▶ _RECORDED DATA_
····················

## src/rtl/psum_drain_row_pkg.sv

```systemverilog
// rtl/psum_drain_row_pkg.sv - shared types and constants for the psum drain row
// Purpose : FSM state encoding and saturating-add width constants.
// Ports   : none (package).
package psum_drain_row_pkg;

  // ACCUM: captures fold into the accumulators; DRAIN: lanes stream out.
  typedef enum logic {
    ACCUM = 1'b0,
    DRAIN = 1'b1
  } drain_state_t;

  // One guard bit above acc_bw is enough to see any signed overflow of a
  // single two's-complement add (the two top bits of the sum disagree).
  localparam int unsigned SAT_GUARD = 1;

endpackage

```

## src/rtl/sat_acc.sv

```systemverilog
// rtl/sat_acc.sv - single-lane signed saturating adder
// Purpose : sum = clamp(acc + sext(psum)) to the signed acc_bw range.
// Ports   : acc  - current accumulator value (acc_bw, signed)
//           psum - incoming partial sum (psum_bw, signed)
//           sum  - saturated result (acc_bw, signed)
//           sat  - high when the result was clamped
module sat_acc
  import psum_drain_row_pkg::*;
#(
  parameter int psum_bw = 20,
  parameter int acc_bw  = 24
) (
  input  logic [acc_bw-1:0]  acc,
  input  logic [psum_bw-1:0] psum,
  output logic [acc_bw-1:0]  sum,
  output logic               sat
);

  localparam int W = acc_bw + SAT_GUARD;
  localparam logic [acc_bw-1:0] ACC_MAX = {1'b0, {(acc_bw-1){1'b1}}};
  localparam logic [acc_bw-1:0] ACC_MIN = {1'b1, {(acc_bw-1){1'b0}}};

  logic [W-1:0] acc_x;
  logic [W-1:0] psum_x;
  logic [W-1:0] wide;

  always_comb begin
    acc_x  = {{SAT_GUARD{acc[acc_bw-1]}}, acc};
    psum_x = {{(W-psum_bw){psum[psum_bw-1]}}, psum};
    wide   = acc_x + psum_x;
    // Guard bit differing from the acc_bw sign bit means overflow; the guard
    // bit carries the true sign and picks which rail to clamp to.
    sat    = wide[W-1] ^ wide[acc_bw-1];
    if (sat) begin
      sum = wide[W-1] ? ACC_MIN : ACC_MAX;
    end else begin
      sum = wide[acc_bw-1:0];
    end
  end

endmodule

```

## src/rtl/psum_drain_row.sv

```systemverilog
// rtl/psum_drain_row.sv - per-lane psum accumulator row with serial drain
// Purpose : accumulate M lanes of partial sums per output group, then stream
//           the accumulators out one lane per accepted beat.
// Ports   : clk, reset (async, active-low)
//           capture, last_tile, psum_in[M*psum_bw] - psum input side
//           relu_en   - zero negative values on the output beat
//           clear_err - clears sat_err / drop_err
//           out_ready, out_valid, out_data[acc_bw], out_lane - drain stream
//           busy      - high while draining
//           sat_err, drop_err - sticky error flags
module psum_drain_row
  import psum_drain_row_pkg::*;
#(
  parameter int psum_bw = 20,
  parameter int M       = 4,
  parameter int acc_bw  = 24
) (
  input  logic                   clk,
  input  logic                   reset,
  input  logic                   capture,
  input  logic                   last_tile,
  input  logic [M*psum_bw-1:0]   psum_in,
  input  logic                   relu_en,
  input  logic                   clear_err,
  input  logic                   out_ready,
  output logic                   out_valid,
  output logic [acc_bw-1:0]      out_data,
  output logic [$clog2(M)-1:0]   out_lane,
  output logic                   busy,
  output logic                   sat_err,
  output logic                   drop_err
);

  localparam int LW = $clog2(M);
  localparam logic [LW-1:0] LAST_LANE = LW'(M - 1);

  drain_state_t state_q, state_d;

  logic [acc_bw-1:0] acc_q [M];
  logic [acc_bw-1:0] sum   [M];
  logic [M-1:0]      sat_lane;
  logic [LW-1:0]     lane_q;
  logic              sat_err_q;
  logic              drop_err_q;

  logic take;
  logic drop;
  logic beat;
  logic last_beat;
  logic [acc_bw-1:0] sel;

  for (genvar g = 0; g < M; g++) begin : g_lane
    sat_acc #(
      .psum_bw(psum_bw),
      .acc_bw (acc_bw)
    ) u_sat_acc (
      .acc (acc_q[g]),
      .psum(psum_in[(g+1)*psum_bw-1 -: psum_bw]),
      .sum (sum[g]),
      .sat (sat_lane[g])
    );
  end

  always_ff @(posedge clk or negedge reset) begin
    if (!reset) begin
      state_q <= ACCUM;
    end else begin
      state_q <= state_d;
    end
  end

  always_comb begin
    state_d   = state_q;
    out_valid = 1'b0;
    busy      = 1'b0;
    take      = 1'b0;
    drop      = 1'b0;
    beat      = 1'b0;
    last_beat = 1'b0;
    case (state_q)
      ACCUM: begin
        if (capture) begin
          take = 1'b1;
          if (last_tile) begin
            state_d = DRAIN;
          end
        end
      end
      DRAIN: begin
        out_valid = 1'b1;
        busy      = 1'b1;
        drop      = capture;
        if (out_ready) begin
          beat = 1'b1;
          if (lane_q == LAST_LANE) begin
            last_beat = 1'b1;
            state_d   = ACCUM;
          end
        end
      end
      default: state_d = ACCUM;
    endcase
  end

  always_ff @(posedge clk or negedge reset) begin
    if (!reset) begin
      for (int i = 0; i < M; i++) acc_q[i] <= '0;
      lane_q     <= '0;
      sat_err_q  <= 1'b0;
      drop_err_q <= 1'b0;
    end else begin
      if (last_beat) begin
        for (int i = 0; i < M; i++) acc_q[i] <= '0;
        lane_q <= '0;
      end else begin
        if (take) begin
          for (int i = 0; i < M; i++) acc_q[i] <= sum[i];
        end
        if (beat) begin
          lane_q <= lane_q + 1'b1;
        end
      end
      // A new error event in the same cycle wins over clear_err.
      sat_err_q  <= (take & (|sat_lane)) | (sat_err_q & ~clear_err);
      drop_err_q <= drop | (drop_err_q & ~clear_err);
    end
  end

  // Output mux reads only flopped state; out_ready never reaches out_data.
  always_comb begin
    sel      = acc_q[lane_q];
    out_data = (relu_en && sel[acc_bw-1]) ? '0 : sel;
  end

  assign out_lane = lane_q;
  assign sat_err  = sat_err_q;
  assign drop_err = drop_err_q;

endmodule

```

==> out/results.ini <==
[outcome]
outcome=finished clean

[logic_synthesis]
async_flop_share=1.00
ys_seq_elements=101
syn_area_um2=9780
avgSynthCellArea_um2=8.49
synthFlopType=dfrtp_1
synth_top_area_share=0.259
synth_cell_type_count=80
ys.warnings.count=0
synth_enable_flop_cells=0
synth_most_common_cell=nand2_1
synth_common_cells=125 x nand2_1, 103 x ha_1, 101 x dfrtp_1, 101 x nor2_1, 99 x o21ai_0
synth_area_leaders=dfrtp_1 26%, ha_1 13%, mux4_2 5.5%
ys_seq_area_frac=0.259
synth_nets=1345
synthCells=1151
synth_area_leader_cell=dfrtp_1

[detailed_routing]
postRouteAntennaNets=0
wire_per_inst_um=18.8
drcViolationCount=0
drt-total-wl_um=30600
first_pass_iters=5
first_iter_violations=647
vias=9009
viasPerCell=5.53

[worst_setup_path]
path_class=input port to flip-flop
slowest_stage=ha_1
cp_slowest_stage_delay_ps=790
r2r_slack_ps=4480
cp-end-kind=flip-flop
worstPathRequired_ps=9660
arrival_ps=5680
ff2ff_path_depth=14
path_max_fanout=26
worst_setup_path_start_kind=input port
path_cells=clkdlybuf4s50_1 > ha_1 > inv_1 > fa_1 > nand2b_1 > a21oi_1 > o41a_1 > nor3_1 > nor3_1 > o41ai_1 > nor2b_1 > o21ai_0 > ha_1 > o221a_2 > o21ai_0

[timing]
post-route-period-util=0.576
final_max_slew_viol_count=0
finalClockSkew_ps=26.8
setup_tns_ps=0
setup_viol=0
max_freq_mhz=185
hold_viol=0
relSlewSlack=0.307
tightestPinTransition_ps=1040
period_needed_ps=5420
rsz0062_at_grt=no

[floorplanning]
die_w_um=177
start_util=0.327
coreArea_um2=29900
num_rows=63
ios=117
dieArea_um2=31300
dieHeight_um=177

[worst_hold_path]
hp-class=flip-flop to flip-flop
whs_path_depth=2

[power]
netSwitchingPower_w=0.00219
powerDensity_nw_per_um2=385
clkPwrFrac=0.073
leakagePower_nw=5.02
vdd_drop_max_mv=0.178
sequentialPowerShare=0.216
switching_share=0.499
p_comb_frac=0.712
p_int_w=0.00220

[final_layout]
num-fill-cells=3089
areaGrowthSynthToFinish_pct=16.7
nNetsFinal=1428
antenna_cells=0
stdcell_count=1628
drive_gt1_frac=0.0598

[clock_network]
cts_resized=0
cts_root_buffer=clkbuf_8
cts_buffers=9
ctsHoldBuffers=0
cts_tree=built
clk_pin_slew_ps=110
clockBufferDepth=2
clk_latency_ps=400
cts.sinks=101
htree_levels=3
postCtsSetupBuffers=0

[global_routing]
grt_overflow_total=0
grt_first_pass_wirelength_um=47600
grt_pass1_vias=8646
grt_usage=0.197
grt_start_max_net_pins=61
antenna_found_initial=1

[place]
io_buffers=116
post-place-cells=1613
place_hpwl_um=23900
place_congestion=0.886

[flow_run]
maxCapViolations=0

····················

Report each line in the entries where the string "partial" occurs.

▶ _EXERCISE RESPONSE_
//           psum - incoming partial sum (psum_bw, signed)
// Purpose : accumulate M lanes of partial sums per output group, then stream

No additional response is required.